USF World launches fund supporting international students

Less than 10 days after the fund was launched, a total of $7,842 had been raised by 92 donors.

As some international students deal with financial hardships and are unable to return to their home country due to the coronavirus (COVID-19) pandemic, USF World decided to create an alternative.

USF World launched the International Student Support Fund on May 12 and is collecting donations from the USF community until June 30 to supplement international students who cannot receive FAFSA or CARES Act funds from the federal government. 

As of May 20, a total of $7,842 has been raised by 92 donors. 

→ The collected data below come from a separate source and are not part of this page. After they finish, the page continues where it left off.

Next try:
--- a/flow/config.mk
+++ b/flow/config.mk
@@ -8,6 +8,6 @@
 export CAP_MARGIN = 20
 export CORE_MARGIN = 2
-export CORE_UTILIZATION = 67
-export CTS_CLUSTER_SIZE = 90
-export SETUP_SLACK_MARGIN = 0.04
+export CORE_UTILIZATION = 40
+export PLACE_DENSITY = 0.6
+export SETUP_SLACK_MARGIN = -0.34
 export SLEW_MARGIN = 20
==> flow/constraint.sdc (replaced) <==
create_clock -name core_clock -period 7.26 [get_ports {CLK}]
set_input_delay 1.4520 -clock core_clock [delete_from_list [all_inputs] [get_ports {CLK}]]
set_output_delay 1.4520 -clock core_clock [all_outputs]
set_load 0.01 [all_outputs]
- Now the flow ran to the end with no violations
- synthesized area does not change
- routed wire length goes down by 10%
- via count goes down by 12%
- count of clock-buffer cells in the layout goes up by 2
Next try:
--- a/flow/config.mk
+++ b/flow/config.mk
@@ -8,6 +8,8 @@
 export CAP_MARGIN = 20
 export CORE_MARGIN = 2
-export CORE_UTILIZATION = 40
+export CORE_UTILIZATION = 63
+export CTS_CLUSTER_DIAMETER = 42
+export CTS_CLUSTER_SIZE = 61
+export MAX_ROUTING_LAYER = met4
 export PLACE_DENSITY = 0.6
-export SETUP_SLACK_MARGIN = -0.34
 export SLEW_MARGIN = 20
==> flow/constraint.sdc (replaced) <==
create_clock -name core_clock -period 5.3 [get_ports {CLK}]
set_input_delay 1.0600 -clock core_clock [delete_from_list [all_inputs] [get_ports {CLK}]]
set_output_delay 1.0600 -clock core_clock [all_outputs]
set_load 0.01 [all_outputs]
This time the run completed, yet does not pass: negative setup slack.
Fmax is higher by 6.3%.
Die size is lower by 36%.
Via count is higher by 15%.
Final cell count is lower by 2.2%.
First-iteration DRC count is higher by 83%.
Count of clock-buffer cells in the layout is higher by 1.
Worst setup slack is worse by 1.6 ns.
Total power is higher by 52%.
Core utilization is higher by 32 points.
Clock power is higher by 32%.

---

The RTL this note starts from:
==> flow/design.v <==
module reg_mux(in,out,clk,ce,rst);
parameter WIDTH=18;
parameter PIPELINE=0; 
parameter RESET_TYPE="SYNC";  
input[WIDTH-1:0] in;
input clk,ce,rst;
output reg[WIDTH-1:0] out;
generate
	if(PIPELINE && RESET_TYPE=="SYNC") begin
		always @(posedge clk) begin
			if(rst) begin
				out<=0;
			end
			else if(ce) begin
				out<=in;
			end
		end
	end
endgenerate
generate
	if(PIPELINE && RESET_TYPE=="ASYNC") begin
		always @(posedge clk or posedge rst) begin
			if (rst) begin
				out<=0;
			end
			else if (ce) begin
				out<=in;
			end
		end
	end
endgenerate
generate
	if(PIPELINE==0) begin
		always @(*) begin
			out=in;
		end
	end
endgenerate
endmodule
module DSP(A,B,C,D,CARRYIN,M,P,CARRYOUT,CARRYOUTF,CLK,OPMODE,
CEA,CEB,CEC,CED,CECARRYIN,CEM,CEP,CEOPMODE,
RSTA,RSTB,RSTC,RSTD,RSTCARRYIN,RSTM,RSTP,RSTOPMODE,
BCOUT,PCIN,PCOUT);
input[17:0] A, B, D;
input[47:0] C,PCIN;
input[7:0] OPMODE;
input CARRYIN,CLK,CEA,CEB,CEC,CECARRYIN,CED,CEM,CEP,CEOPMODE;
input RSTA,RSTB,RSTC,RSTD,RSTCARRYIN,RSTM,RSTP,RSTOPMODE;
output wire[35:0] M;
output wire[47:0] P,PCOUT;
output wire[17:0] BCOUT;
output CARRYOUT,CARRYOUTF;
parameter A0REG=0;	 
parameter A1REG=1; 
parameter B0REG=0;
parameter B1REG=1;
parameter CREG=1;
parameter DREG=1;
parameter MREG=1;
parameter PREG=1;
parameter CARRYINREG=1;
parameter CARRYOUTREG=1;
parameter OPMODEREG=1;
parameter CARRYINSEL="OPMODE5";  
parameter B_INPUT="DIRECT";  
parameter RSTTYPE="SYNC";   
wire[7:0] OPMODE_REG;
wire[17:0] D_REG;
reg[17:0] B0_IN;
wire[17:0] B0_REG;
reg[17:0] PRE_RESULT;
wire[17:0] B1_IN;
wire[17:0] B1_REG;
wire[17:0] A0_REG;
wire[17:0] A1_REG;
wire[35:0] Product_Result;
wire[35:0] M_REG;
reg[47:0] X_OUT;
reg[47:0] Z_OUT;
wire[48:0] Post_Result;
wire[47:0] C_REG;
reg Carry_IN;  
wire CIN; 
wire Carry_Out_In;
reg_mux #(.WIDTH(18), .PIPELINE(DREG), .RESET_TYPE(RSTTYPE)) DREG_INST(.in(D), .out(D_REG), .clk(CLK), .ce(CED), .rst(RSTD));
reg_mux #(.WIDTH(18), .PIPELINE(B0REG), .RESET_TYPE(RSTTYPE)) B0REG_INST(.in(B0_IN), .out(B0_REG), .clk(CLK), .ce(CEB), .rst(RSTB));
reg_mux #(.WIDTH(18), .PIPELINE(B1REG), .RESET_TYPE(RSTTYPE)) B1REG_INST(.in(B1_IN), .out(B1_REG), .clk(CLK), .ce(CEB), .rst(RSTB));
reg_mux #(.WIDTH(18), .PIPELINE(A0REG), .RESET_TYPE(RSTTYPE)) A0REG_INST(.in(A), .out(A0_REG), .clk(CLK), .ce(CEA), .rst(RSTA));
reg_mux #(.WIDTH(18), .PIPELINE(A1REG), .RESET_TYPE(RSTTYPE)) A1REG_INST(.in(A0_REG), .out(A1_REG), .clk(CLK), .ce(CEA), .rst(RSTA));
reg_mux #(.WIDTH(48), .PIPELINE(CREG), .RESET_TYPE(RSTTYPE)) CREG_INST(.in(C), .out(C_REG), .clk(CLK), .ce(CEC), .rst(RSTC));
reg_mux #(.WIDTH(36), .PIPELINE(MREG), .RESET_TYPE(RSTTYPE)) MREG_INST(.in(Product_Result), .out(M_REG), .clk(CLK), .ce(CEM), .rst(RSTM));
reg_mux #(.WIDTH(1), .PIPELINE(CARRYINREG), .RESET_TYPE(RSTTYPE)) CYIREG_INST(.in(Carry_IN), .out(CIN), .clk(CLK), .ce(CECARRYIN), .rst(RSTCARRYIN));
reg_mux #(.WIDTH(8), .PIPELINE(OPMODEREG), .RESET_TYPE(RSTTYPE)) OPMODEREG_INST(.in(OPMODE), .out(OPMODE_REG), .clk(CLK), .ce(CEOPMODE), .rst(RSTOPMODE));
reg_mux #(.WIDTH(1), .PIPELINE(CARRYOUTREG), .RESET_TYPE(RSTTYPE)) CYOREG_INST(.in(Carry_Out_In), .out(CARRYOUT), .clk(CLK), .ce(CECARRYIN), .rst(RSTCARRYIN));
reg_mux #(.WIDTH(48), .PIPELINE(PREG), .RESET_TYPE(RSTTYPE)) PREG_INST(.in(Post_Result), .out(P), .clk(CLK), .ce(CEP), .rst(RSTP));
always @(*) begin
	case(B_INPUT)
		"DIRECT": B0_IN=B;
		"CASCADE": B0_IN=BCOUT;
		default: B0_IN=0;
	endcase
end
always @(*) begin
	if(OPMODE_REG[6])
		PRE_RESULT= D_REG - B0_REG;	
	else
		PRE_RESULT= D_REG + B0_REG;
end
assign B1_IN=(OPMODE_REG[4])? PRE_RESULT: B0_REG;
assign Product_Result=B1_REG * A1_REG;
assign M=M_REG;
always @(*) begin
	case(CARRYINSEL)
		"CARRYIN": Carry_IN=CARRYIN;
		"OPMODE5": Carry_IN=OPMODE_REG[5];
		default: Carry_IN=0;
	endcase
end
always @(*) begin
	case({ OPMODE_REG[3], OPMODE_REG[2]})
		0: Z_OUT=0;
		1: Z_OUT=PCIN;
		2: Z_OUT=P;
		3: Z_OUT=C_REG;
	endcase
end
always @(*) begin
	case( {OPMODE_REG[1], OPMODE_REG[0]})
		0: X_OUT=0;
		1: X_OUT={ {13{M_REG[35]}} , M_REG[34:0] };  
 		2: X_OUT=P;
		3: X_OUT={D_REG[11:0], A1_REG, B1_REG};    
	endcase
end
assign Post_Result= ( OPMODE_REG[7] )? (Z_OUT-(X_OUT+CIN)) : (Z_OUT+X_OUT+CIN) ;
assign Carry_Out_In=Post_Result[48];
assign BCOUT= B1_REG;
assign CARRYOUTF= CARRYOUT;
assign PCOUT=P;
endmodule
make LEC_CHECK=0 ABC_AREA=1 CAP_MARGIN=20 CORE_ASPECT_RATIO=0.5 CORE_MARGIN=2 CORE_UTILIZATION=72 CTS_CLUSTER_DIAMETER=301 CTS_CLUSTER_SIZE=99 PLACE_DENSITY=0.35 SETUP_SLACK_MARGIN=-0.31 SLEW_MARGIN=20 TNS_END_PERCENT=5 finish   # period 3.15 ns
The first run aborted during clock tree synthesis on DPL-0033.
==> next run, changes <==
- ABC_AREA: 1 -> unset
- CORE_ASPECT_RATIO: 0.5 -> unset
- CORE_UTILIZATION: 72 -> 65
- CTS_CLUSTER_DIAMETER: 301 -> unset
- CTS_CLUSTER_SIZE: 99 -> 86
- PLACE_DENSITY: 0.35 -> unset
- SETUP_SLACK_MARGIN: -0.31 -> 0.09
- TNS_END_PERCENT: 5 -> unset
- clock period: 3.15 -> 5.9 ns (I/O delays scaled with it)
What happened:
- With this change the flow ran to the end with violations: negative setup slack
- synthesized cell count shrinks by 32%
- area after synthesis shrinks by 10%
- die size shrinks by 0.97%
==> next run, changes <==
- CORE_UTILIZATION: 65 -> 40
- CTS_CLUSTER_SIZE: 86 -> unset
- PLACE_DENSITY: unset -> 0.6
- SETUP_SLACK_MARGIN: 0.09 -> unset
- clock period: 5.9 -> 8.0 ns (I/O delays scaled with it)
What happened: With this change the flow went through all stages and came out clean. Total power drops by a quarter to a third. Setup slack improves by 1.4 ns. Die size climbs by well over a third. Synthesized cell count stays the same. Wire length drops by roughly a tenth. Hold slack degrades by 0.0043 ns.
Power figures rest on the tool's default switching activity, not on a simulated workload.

International Student and Scholar Services Director Marcia Taylor said the fund will operate based on need. 

“It is my understanding the fund would be distributed sometime in June and then maybe some in July,” Taylor said. “And then if we feel there is a continued need we’ll find a way to have another application period if we need to.”

The amount of money allotted to each recipient has yet to be decided and will depend on the total collected from donations, according to Taylor. Once the application period opens, Taylor said the maximum amount one student can be awarded is $1,500.

Taylor said there was no set goal for the amount of donations and she plans to continue collecting past the original June 30 deadline.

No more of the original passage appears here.